La historia de Julieta y Julián, contada por su hija Elsa Portilla

Siempre me ha fascinado la historia de cómo se conocieron mis papás. No soy muy fan del romanticismo cliché y muy probablemente sea porque no vengo de una historia romántica común. Pero a mí me gusta, y me encantaba que mi mamá me la contara una y otra vez.

A principios de 1983, el primo de mi mamá se casó con la hermana de mi papá. Una boda normal, supongo, no tengo muchos detalles. Pero el novio le dijo a mi papá: “Mano, fíjate en mis primas, las Hernández”.

Cuatro hermanas, dos casadas, dos solteras. Y mi papá se fijó en una chaparrita, güera y risueña que se carcajeaba a la menor provocación. Era Laurita, a quien a la fecha aún es fácil hacer reír y reírte con ella.

Pasó un año, mis tíos estaban felizmente casados e invitaban a mi papá a los eventos sociales. Quizá porque no tenía nada mejor que hacer o quizá porque quería ver a las hermanas Hernández –o tal vez sólo a una–, pero él siempre iba. Todo cambió cuando la mamá de mi tío celebró sus 75 años a lo grande, en un jardín de la Campestre, en una de esas casas que ya no existen, porque ya no las hacen como antes.

Mi papá estaba tranquilamente con un grupo de jóvenes que platicaban de deportes, mujeres, historias, de lo que sea. Pero a mi papá nunca le ha gustado ser el centro de atención. Prefiere estar ecuánime y tranquilo, escuchando y observando.

Mi mamá platicaba con un señor, amigo de la familia, sobre psicología. Acababa de terminar su segunda carrera en la Universidad Iberoamericana (se tardó en graduarse porque fue de la generación que vio derrumbada la escuela en un temblor antes del 85). Después de un rato, el señor le dijo: “¿Por qué no vas a bailar con alguien joven, en lugar de estar aquí conmigo?”.
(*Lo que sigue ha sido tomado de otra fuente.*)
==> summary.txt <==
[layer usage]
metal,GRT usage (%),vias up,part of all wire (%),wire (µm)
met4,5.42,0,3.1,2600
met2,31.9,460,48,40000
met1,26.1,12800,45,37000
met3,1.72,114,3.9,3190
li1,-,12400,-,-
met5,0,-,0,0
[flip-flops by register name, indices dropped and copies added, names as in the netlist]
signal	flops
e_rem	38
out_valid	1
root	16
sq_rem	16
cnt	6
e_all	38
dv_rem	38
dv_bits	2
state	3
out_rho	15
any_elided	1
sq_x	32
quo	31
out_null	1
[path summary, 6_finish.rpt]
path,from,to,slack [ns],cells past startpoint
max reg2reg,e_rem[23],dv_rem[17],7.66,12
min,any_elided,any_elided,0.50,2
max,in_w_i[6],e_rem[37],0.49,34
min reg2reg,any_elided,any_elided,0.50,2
From an optimization exercise on the open Yosys and OpenROAD flow, aimed at small area, a short achievable clock period and few clock cycles per item; shortcuts taken in it are not production practice. No functional check of the RTL was part of this run. Power and IR drop assume default switching activity.

$ cat design.v
module rank_engine #(
    parameter N  = 64,    
    parameter IW = 6      
) (
    input  wire          clk,
    input  wire          rst,           
    input  wire [15:0]   i_arm,         
    input  wire [15:0]   i_deadband,    
    input  wire          s_prev_neg,    
    input  wire [12:0]   tenure_q,      
    input  wire [15:0]   vmax_q,        
    input  wire [15:0]   vmin_q,        
    input  wire          in_valid,
    output wire          in_ready,
    input  wire [15:0]   in_vq,         
    input  wire          in_ins,        
    input  wire          in_masked,     
    output wire          out_valid,
    input  wire          out_ready,
    output wire [IW-1:0] out_cell,
    output wire [31:0]   out_key,
    output wire          out_last,
    output wire          out_d_neg,     
    output wire          out_deadband   
);
    localparam KW = 18;   
    reg [N-1:0]  a_v;                 
    reg [N-1:0]  a_tag;               
    reg [KW-1:0] a_key  [0:N-1];
    reg [IW-1:0] a_cell [0:N-1];
    reg          fill_tag;            
    reg [IW-1:0] fill_cnt;            
    reg [1:0]    sort_d;              
    reg [1:0]    sort_db;             
    reg          m_v, s_v;
    reg [IW-1:0] m_cell, s_cell;
    reg [KW-1:0] m_key, s_key;
    reg          m_last, s_last, m_d, s_d, m_db, s_db;
    wire head_out = a_v[0] && (a_tag[0] != fill_tag);
    wire step     = !(head_out && s_v);
    wire push     = head_out && !s_v;
    assign in_ready = step;
    reg          p1_v, p1_first;
    reg [15:0]   p1_vq, p1_iarm, p1_idb, p1_vmax, p1_vmin;
    reg          p1_ins, p1_msk, p1_sneg;
    reg [12:0]   p1_ten;
    reg [IW-1:0] in_cnt;              
    reg          p2_v, p2_first;
    reg [15:0]   p2_vq;
    reg [13:0]   p2_add;              
    reg          p2_exp, p2_exn;      
    reg          d_neg, db;           
    reg          p3_v, p3_d, p3_db;
    reg [KW-1:0] p3_key;
    always @(posedge clk) begin
        if (rst) begin
            in_cnt <= 0;
            p1_v   <= 1'b0;
        end else if (step) begin
            p1_v <= in_valid;
            if (in_valid)
                in_cnt <= in_cnt + 1'b1;
        end
        if (step) begin
            p1_first <= (in_cnt == 0);
            p1_vq    <= in_vq;
            p1_ins   <= in_ins;
            p1_msk   <= in_masked;
            p1_iarm  <= i_arm;
            p1_idb   <= i_deadband;
            p1_sneg  <= s_prev_neg;
            p1_ten   <= tenure_q;
            p1_vmax  <= vmax_q;
            p1_vmin  <= vmin_q;
        end
    end
    wire        i_neg = p1_iarm[15];
    wire [16:0] i_abs = i_neg ? (17'd0 - {1'b1, p1_iarm}) : {1'b0, p1_iarm};
    wire        in_db = (i_abs <= {1'b0, p1_idb});
    always @(posedge clk) begin
        if (rst) begin
            p2_v  <= 1'b0;
            d_neg <= 1'b0;
            db    <= 1'b0;
        end else if (step) begin
            p2_v <= p1_v;
            if (p1_v && p1_first) begin
                db <= in_db;
                if (!in_db)
                    d_neg <= i_neg ^ p1_sneg;
            end
        end
        if (step) begin
            p2_first <= p1_first;
            p2_vq    <= p1_vq;
            p2_add   <= 14'd8192 - (p1_ins ? {1'b0, p1_ten} : 14'd0);
            p2_exp   <= p1_msk || (p1_vq > p1_vmax);
            p2_exn   <= p1_msk || (p1_vq < p1_vmin);
        end
    end
    wire [15:0] base  = d_neg ? ~p2_vq : p2_vq;
    wire [16:0] kbits = {1'b0, base} + {3'd0, p2_add};
    wire        excl  = d_neg ? p2_exn : p2_exp;
    always @(posedge clk) begin
        if (rst)
            p3_v <= 1'b0;
        else if (step)
            p3_v <= p2_v;
        if (step) begin
            p3_key <= {excl, kbits};
            p3_d   <= d_neg;
            p3_db  <= db;
        end
    end
    wire [N:0] gt;
    assign gt[N] = 1'b1;
    genvar g;
    generate
        for (g = 0; g < N; g = g + 1) begin : g_cmp
            assign gt[g] = a_v[g] && (a_tag[g] == fill_tag) &&
                           (!p3_v || (a_key[g] > p3_key));
        end
    endgenerate
    integer i;
    always @(posedge clk) begin
        if (step) begin
            for (i = 0; i < N; i = i + 1) begin
                if (!gt[i]) begin
                    if (gt[i+1]) begin
                        a_key[i]  <= p3_key;
                        a_cell[i] <= fill_cnt;
                        a_tag[i]  <= fill_tag;
                    end else begin
                        a_key[i]  <= a_key[i+1];
                        a_cell[i] <= a_cell[i+1];
                        a_tag[i]  <= a_tag[i+1];
                    end
                end
            end
        end
    end
    always @(posedge clk) begin
        if (rst) begin
            a_v <= 0;
        end else if (step) begin
            for (i = 0; i < N; i = i + 1)
                if (!gt[i])
                    a_v[i] <= gt[i+1] ? p3_v : a_v[i+1];
        end
    end
    always @(posedge clk) begin
        if (rst) begin
            fill_tag <= 1'b0;
            fill_cnt <= 0;
        end else if (step && p3_v) begin
            fill_cnt <= fill_cnt + 1'b1;
            if (fill_cnt == N - 1)
                fill_tag <= !fill_tag;
        end
        if (step && p3_v && fill_cnt == 0) begin
            sort_d[fill_tag]  <= p3_d;
            sort_db[fill_tag] <= p3_db;
        end
    end
    wire          h_last = !(a_v[1] && (a_tag[1] == a_tag[0]));
    wire          h_d    = sort_d[a_tag[0]];
    wire          h_db   = sort_db[a_tag[0]];
    wire          pop    = m_v && out_ready;
    always @(posedge clk) begin
        if (rst) begin
            m_v <= 1'b0;
            s_v <= 1'b0;
        end else begin
            if (s_v) begin
                if (pop) s_v <= 1'b0;
            end else if (push) begin
                if (m_v && !pop) s_v <= 1'b1;
            end
            if (push || s_v)
                m_v <= 1'b1;
            else if (pop)
                m_v <= 1'b0;
        end
        if (s_v) begin
            if (pop) begin
                m_cell <= s_cell; m_key <= s_key; m_last <= s_last;
                m_d <= s_d; m_db <= s_db;
            end
        end else if (push) begin
            if (!m_v || pop) begin
                m_cell <= a_cell[0]; m_key <= a_key[0]; m_last <= h_last;
                m_d <= h_d; m_db <= h_db;
            end else begin
                s_cell <= a_cell[0]; s_key <= a_key[0]; s_last <= h_last;
                s_d <= h_d; s_db <= h_db;
            end
        end
    end
    assign out_valid    = m_v;
    assign out_cell     = m_cell;
    assign out_key      = {m_key[KW-1], 14'd0, m_key[16:0]};
    assign out_last     = m_last;
    assign out_d_neg    = m_d;
    assign out_deadband = m_db;
endmodule
$ cat run.sh
#!/bin/bash
# synth_recipe.tcl (not shown) runs the flow's synth.tcl, then flattens the netlist and writes it again
# the make line also repeats each setting of config.mk as NAME=value (left out here)
make -C /OpenROAD-flow-scripts/flow DESIGN_CONFIG=/design/flow/config.mk WORK_HOME=/design/flow/orfs CLKGATE_MAP_FILE= SYNTH_SCRIPT=/design/flow/synth_recipe.tcl finish
$ cat config.mk
export PLATFORM = sky130hd
export DESIGN_NAME = rank_engine
export DESIGN_NICKNAME = rank_engine
export VERILOG_FILES = /design/flow/design.v
export SDC_FILE = /design/flow/constraint.sdc
export NUM_CORES = 4
export LEC_CHECK = 0
export CAP_MARGIN = 20
export CORE_MARGIN = 2
export CORE_UTILIZATION = 40
export SLEW_MARGIN = 20
$ cat constraint.sdc
create_clock -name core_clock -period 12.0 [get_ports {clk}]
set_input_delay 2.4000 -clock core_clock [delete_from_list [all_inputs] [get_ports {clk}]]
set_output_delay 2.4000 -clock core_clock [all_outputs]
set_load 0.01 [all_outputs]
==> results.txt <==
Yosys cell counts, drive strengths merged, types with 37 or more instances:
master      n  area [µm²]
or4       213        1610
dfxtp      84        1680
a211oi     77         633
nand3     186         996
and2       48         300
a21oi     366        1830
a22oi     277        2080
nor2      243         915
clkbuf    471        1770
o21ai     323        1620
inv       216         811
xnor2      90         788
and4       48         420
edfxtp   1807       54300
a31oi      66         534
nor2b      65         407
a21o      235        1760
nand2     695        2610
nor3       37         185
ha       1219       15300
o221a      47         529
o211ai    320        2400
o2111ai    81         747
mux2     1119       12600
nand4     273        1710
buf       184        1090
how the worst max path moves through the flow:
stage                   start            to  slack, ns  cells after the start
floorplan            fill_tag      in_ready       4.30                      7
global placement    p3_key[3]  a_key[11][4]       6.22                     11
detailed placement  p3_key[3]  a_key[11][4]       6.15                     11
CTS                 p3_key[3]  a_key[11][7]       6.12                     11
global route        p3_key[3]   a_key[1][0]       6.09                     12
finish              p3_key[3]   a_key[1][0]       6.20                     12
where the power goes:
part,internal [µW],total (µW),leakage [µW],switching (µW)
registers,9670,11300,0.0203,1610
logic,3790,9290,0.0249,5510
clock network,3960,6790,0.00347,2830
total,17400,27400,0.0487,9950
sequential cells by signal (all words and copies together), names as in the netlist, 6 cells and up, named ones only:
signal	count
m_cell	6
a_v	64
p1_vq	16
s_cell	6
p1_idb	16
p1_vmax	16
p3_key	18
a_tag	64
a_key	1152
p2_vq	16
a_cell	384
m_key	18
in_cnt	6
p1_vmin	16
p2_add	14
p1_iarm	16
fill_cnt	6
s_key	18
p1_ten	13
routing by layer:
| layer | wire [µm] | share of wire | up-vias | GRT usage |
|---|---|---|---|---|
| li1 | - | - | 36098 | - |
| met2 | 168000 | 0.45 | 4224 | 0.398 |
| met1 | 150000 | 0.41 | 40675 | 0.333 |
| met5 | 95 | 0.00026 | - | 0 |
| met4 | 18500 | 0.050 | 8 | 0.111 |
| met3 | 33200 | 0.090 | 1003 | 0.0430 |
layout make-up:
class / count / area, µm² / area share
multi-input combinational: 6456 / 54000 / 0.429
clock inverter: 133 / 1480 / 0.0118
antenna: 11 / 27.5 / 0.000219
inverter: 217 / 915 / 0.00728
clock buffer: 259 / 5660 / 0.0450
sequential: 1891 / 56000 / 0.445
timing repair buffer: 335 / 2980 / 0.0237
tap: 3743 / 4680 / 0.0373
layout by cell type (no fill, tap or decap), drive strengths merged, types with 29 or more instances in the layout:
master | Yosys | layout
a21oi | 366 | 366
nor2b | 65 | 65
nand2 | 695 | 695
inv | 216 | 221
nor2 | 243 | 243
and2 | 48 | 48
xnor2 | 90 | 90
o41ai | 32 | 32
edfxtp | 1807 | 1807
a31oi | 66 | 66
ha | 1219 | 1219
a21o | 235 | 235
o221a | 47 | 47
clkdlybuf4s50 | 0 | 127
clkinv | 1 | 86
dfxtp | 84 | 84
buf | 184 | 208
and4 | 48 | 48
o211ai | 320 | 320
xor2 | 31 | 31
o21ai | 323 | 323
a221oi | 29 | 29
a22oi | 277 | 277
o2111ai | 81 | 81
or4 | 213 | 213
a211oi | 77 | 77
nand3 | 186 | 186
mux2 | 1119 | 1119
nor3 | 37 | 37
nand4 | 273 | 273
clkbuf | 471 | 259
per-stage QoR:
stage | cell area (µm²) | setup WS, ns
floorplan | 113000 | 4.30
global placement | 118000 | 6.22
finish | 126000 | 6.20
CTS | 126000 | 6.12
detailed placement | 118000 | 6.15
global route | 126000 | 6.09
Mi mamá aceptó el reto y se acercó a mi papá. Lo invitó a bailar. Creo que es la única vez que bailaron juntos porque mi papá tiene dos pies izquierdos, pero ese día aceptó la invitación de Julieta, la otra hermana Hernández. No sé de qué hablaron, nunca me lo dijeron, pero acabó la fiesta y se despidieron.

Mi papá consiguió el teléfono de la casa de las Hernández. Aquí es donde había más discordias. Cada quien me contaba cosas distintas. Lo que es cierto es que durante unos meses mi papá buscó a mi mamá para invitarla a salir. Él dice que ella se estaba haciendo la difícil. Ella dice que era mala suerte. Sólo ellos sabrán.
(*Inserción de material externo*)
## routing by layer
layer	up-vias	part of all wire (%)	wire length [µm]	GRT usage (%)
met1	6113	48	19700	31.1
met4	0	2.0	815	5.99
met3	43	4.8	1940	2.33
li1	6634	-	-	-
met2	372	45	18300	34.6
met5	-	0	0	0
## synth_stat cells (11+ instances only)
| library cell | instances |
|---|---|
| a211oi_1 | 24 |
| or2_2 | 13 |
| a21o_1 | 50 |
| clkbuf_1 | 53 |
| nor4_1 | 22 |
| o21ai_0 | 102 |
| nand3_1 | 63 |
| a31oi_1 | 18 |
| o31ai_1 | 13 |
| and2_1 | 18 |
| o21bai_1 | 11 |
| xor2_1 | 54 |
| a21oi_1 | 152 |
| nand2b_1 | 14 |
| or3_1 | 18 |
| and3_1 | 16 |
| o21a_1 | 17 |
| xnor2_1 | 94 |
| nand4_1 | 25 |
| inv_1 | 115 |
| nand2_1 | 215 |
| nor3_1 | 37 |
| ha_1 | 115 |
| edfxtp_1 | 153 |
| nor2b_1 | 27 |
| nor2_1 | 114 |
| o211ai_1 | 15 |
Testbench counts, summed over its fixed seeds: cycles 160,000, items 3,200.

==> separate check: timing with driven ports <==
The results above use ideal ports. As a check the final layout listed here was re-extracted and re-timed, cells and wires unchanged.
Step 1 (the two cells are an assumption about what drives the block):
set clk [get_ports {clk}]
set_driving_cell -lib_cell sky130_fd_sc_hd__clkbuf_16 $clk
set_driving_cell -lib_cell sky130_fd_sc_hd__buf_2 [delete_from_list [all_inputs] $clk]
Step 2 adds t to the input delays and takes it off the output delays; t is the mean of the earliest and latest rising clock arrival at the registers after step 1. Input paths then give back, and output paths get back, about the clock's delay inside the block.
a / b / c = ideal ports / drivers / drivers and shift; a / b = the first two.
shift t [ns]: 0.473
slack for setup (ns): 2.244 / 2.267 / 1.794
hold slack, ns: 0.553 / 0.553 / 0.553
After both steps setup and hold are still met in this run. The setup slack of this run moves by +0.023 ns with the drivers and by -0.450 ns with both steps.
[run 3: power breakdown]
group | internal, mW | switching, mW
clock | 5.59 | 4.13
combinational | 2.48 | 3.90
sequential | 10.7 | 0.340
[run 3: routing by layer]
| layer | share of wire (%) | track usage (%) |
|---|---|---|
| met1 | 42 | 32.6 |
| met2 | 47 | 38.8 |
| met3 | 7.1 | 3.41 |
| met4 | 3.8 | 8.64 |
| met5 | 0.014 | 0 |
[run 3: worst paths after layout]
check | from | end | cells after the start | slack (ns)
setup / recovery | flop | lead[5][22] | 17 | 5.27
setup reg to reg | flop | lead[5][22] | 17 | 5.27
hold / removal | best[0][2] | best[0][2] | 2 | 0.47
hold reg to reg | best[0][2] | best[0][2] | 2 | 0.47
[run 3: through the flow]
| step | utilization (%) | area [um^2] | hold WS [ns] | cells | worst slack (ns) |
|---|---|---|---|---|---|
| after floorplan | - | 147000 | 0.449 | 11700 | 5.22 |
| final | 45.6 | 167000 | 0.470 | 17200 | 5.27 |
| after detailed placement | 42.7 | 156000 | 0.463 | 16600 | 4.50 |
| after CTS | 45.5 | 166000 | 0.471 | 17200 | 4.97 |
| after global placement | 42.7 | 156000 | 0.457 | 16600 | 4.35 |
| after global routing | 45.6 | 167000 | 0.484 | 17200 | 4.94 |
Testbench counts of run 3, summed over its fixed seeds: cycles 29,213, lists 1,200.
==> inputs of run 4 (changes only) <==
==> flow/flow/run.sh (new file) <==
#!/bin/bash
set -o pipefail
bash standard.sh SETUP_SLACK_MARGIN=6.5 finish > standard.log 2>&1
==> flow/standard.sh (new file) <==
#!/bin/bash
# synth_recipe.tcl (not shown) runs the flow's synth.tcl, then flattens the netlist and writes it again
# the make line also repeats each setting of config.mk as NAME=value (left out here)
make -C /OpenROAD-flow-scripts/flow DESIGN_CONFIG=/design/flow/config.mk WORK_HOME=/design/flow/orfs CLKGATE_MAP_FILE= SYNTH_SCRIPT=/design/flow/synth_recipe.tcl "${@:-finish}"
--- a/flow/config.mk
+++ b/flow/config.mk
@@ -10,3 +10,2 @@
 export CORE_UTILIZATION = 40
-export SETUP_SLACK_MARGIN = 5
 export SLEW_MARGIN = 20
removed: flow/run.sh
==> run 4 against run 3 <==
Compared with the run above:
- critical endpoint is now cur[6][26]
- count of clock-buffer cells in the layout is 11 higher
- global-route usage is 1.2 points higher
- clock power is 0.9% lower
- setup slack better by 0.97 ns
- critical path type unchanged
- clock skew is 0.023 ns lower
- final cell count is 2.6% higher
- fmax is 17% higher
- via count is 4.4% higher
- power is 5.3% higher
Para diciembre, mi papá se dio una última oportunidad. Era sábado 4 de diciembre (la fecha es importante). Mi mamá contestó y mi papá la invitó a salir. Ella aceptó, pero mencionó que el lunes cumplía años. Mi papá pasó por ella y la llevó a comer, pero en lugar de ir a cualquier restaurante, la llevó a un restaurante japonés en Perisur, el Miyako. Aún vamos ahí a veces. Mis papás tenían 33, bueno, casi. Ambos solteros, sin compromisos. Dicen que ese día se contaron la historia de sus vidas y sus aspiraciones a futuro. Comieron rico y ahí se terminó ese día.

El lunes 6 de diciembre mi mamá celebró su cumpleaños con amigos y familia. En la noche, estaba platicando con mi tía Laura y decidió que le iba a marcar a Julián.
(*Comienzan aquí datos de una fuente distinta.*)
What follows belongs to an exercise in optimizing a design on an open flow for small area, a short achievable clock period and few clock cycles; a production flow would make more cautious choices.
Only simulation tests tie the RTL to the original design; equivalence was not proved.
Power and IR drop assume default switching activity.

Design cvu_core, start of the top module:
module cvu_core (
    input  wire         clk,
    input  wire         rst,
    input  wire         go,
    input  wire [1:0]   go_alg,
    input  wire         go_init,
    input  wire         go_final,
    input  wire [30:0]  go_len,
    input  wire         ctx_we,
    input  wire [3:0]   ctx_sel,
    input  wire [31:0]  ctx_wdata,
    input  wire         done_clr,
    input  wire         in_valid,
    output wire         in_ready,
    input  wire [31:0]  in_data,
    output wire         busy,
    output reg          done,
    output reg          finalised,
    output reg  [3:0]   cfg_err,
    output wire [255:0] state,
    output wire [63:0]  count
);
For scale: roughly 7300 cells after synthesis, ~1200 flip-flops, roughly 440 I/O pins, ~75000 um^2 of cells after synthesis.
Settings: LEC_CHECK=0, CAP_MARGIN=20, CORE_MARGIN=2, CORE_UTILIZATION=55, CTS_CLUSTER_DIAMETER=60, CTS_CLUSTER_SIZE=20, PLACE_DENSITY=0.7, SLEW_MARGIN=20, SYNTH_HIERARCHICAL=1; clock period 11.0 ns.
standard.sh (not shown) runs the stock make flow with config.mk's settings and CLKGATE_MAP_FILE= SYNTH_SCRIPT=/design/flow/synth_recipe.tcl, a recipe that flattens the netlist after the stock synthesis.
==> flow/flow/run.sh <==
#!/bin/bash
# The standard layout (standard.sh) with two changes to how it is made:
# ORFS's timing repair aims for 9 ns of setup slack on the design's clock
# (repair_timing -setup_margin 9) and works on the worst endpoint at a time, and
# the port buffers are buf_2 cells. ORFS writes each step's log under
# orfs/logs; make's own output goes to standard_flow.log.
set -euo pipefail
bash standard.sh SETUP_SLACK_MARGIN=9 TNS_END_PERCENT=0 \
    "BUFFER_PORTS_ARGS=-buffer_cell sky130_fd_sc_hd__buf_2" finish > standard_flow.log 2>&1
Testbench counts at the start, summed over its fixed seeds: cycles 37,894.
Change:
--- a/flow/flow/run.sh
+++ b/flow/flow/run.sh
@@ -3,2 +3,2 @@
-# ORFS's timing repair aims for 9 ns of setup slack on the design's clock
-# (repair_timing -setup_margin 9) and works on the worst endpoint at a time, and
+# ORFS's timing repair aims for 8 ns of setup slack on the design's clock
+# (repair_timing -setup_margin 8) and works on the worst 2% of endpoints, and
@@ -8 +8 @@
-bash standard.sh SETUP_SLACK_MARGIN=9 TNS_END_PERCENT=0 \
+bash standard.sh SETUP_SLACK_MARGIN=8 TNS_END_PERCENT=2 \
What happened: Worst setup slack is worse by 19 ps; synthesized area does not change; power increases by 5.8%; design area came out higher by 7.9%; maximum frequency decreases by 0.41%; global-route usage climbs by 1.4 points; sequential cell count is unchanged; clock power barely changes.
Change:
--- a/flow/flow/run.sh
+++ b/flow/flow/run.sh
@@ -4 +4 @@
-# (repair_timing -setup_margin 8) and works on the worst 2% of endpoints, and
+# (repair_timing -setup_margin 8) and works on the worst 1% of endpoints, and
@@ -8 +8 @@
-bash standard.sh SETUP_SLACK_MARGIN=8 TNS_END_PERCENT=2 \
+bash standard.sh SETUP_SLACK_MARGIN=8 TNS_END_PERCENT=1 \
After rerunning: The changed run went through all stages and came out clean. Worst setup slack gets worse by 3.7 ps. Final cell count fell by 1.1%. Routed wire length fell by 1.0%. Hold slack gets worse by 4.7 ps. Design area fell by 2.5%. Total power fell by 2.1%. Clock power hardly moves. Die area is unchanged. Clock-buffer cell count is unchanged. First-iteration DRC count fell by 3.7%. Utilization fell by 1.7 points.
Change:
--- a/flow/flow/run.sh
+++ b/flow/flow/run.sh
@@ -3,2 +3,2 @@
-# ORFS's timing repair aims for 8 ns of setup slack on the design's clock
-# (repair_timing -setup_margin 8) and works on the worst 1% of endpoints, and
+# ORFS's timing repair aims for 7 ns of setup slack on the design's clock
+# (repair_timing -setup_margin 7) and works on the worst 1% of endpoints, and
@@ -8 +8 @@
-bash standard.sh SETUP_SLACK_MARGIN=8 TNS_END_PERCENT=1 \
+bash standard.sh SETUP_SLACK_MARGIN=7 TNS_END_PERCENT=1 \
What happened: The new run produced a clean layout; cell area shrinks by a few percent; power shrinks slightly; sequential cell count does not change; final cell count shrinks slightly.

* * *

Setup of oak:
cvu_core, a different RTL version from the one above (not shown whole).
Size: ~6,600 cells after synthesis, about 440 I/O pins.
clock: 11.0 ns
lec_check: 0
cap_margin: 20
core_margin: 2
core_utilization: 55
cts_cluster_diameter: 60
cts_cluster_size: 20
place_density: 0.7
slew_margin: 20
==> flow/flow/run.sh <==
#!/bin/bash
# The standard layout (standard.sh) with two changes to how it is made:
# ORFS's timing repair aims for 8 ns of setup slack on the design's clock
# (repair_timing -setup_margin 8) and works on the worst 2% of endpoints, and
# the port buffers are buf_2 cells. ORFS writes each step's log under
# orfs/logs; make's own output goes to standard_flow.log.
set -euo pipefail
bash standard.sh SETUP_SLACK_MARGIN=8 TNS_END_PERCENT=2 \
    "BUFFER_PORTS_ARGS=-buffer_cell sky130_fd_sc_hd__buf_2" finish > standard_flow.log 2>&1
oak finished every step from synthesis to the final layout, and the layout passed the timing, DRC and antenna checks.
Testbench counts of oak, summed over its fixed seeds: cycles 37,894.
Here is what was changed in the inputs of pine compared with oak.
Settings: CORE_UTILIZATION changed from 55 to 62; PLACE_DENSITY changed from 0.7 to 0.75.
-- flow/flow/run.sh --
<<< oak, line 4
# (repair_timing -setup_margin 8) and works on the worst 2% of endpoints, and
>>> pine, line 4
# (repair_timing -setup_margin 8) and works on the worst 10% of endpoints, and
<<< oak, line 8
bash standard.sh SETUP_SLACK_MARGIN=8 TNS_END_PERCENT=2 \
>>> pine, line 8
bash standard.sh SETUP_SLACK_MARGIN=8 TNS_END_PERCENT=10 \
[summary]
global routing (5_1_grt): pine exited with error
pine gives less cell total after placement than oak did.
Relative to oak, number of gates resized after cts has gone up in pine.
Between pine and oak, the HPWL after detailed placement does not differ in any meaningful way.
--- input diff pine..birch ---
Settings: PLACE_DENSITY now 0.7, was 0.75; CORE_UTILIZATION now 55, was 62.
-- flow/flow/run.sh --
<<< pine, line 4
# (repair_timing -setup_margin 8) and works on the worst 10% of endpoints, and
>>> birch, line 4
# (repair_timing -setup_margin 8) and works on the worst 5% of endpoints, and
<<< pine, line 8
bash standard.sh SETUP_SLACK_MARGIN=8 TNS_END_PERCENT=10 \
>>> birch, line 8
bash standard.sh SETUP_SLACK_MARGIN=8 TNS_END_PERCENT=5 \
[summary]
birch reports a higher die boundary height than pine does.
birch: full flow OK, the timing, DRC and antenna checks passed
Per the comparison of birch with pine, number of register bits inferred by synthesis held steady; number of standard cells after synthesis held steady; standard cell area after detailed placement grew by about 0.5%.

-- afterwards: timing with drivers on the ports --
No port has a modelled driver above. Below, the same layouts with a new extraction and two added sets of constraints. Step 1 assumes that a clkbuf_16 drives the clock port and a buf_2 every other input. Step 2 times the ports against the registers' clock, not the clock port: input delays grow and output delays shrink by t, the midpoint of the rising clock arrivals with the driver on. Slacks: ideal / step 1 / step 2; pairs: ideal / step 1.
run | shift t [ns] | slack for setup (ns) | worst hold slack (ns) | worst setup path after step 2 | slew at the worst register clock pin (ns)
the first run of note 1 | 0.847 | 6.395 / 6.395 / 5.707 | 0.390 / 0.390 / 0.390 | input to register | 0.09 / 0.09
the second run of note 1 | 0.845 | 6.376 / 6.376 / 5.885 | 0.393 / 0.393 / 0.393 | input to register | 0.09 / 0.09
the third run of note 1 | 0.847 | 6.373 / 6.373 / 5.818 | 0.389 / 0.389 / 0.389 | input to register | 0.09 / 0.09
the fourth run of note 1 | 0.859 | 6.182 / 6.182 / 5.650 | 0.395 / 0.395 / 0.395 | input to register | 0.09 / 0.09
oak | 0.844 | 5.751 / 5.751 / 5.731 | 0.416 / 0.416 / 0.416 | input to register | 0.09 / 0.09
birch | 0.836 | 5.724 / 5.724 / 5.724 | 0.413 / 0.413 / 0.413 | register to register | 0.10 / 0.10
After both steps every run listed still meets setup and hold. The setup slack of the first run of note 1, which loses most, moves by 0.000 ns with the drivers and by -0.688 ns with both steps.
Mi papá contestó la llamada y mi mamá le dijo:

–Julián, ¿te quieres casar conmigo?

Déjame consultarlo con la almohada. Te veo mañana.

Mi mamá decía que pensó que ahí se iba a quedar la historia. Sólo se había dado la libertad de preguntarlo porque era su cumpleaños. Solía decir que no hay peor lucha que la que no se hace. Mi papá dice que se fue directo a su cama y que durmió perfecto toda la noche.

El 7 de diciembre en la tarde, mi papá se apareció en Cerro del Chinaco, en la casa que construyó mi abuelo y donde aún nos reunimos para las fiestas importantes. Traía una pequeña cruz de oro y una cadena. Saludó a mi mamá, le entregó la cadena y le dijo:

–Ante Dios, estamos casados.

El 4 de agosto de 1984 se casaron en la misma iglesia donde un año y medio más tarde me bautizaron. Le llevaron la contra a las estadísticas y a la familia que dijo que no era posible que fueran a durar, porque no se conocían.

Pasaron 28 años juntos. No voy a decir que felizmente casados, pues tuvieron buenas épocas y estuvieron juntos en las buenas, en las malas y en las muy malas, hasta el 24 de julio de 2012, cuando mi mamá perdió una batalla campal contra una neumonía que nos tomó por sorpresa a todos.

Me gusta su historia y me gusta contarla. Así fue como se enamoraron Julián y Julieta. Por suerte, mi nombre no empieza con J.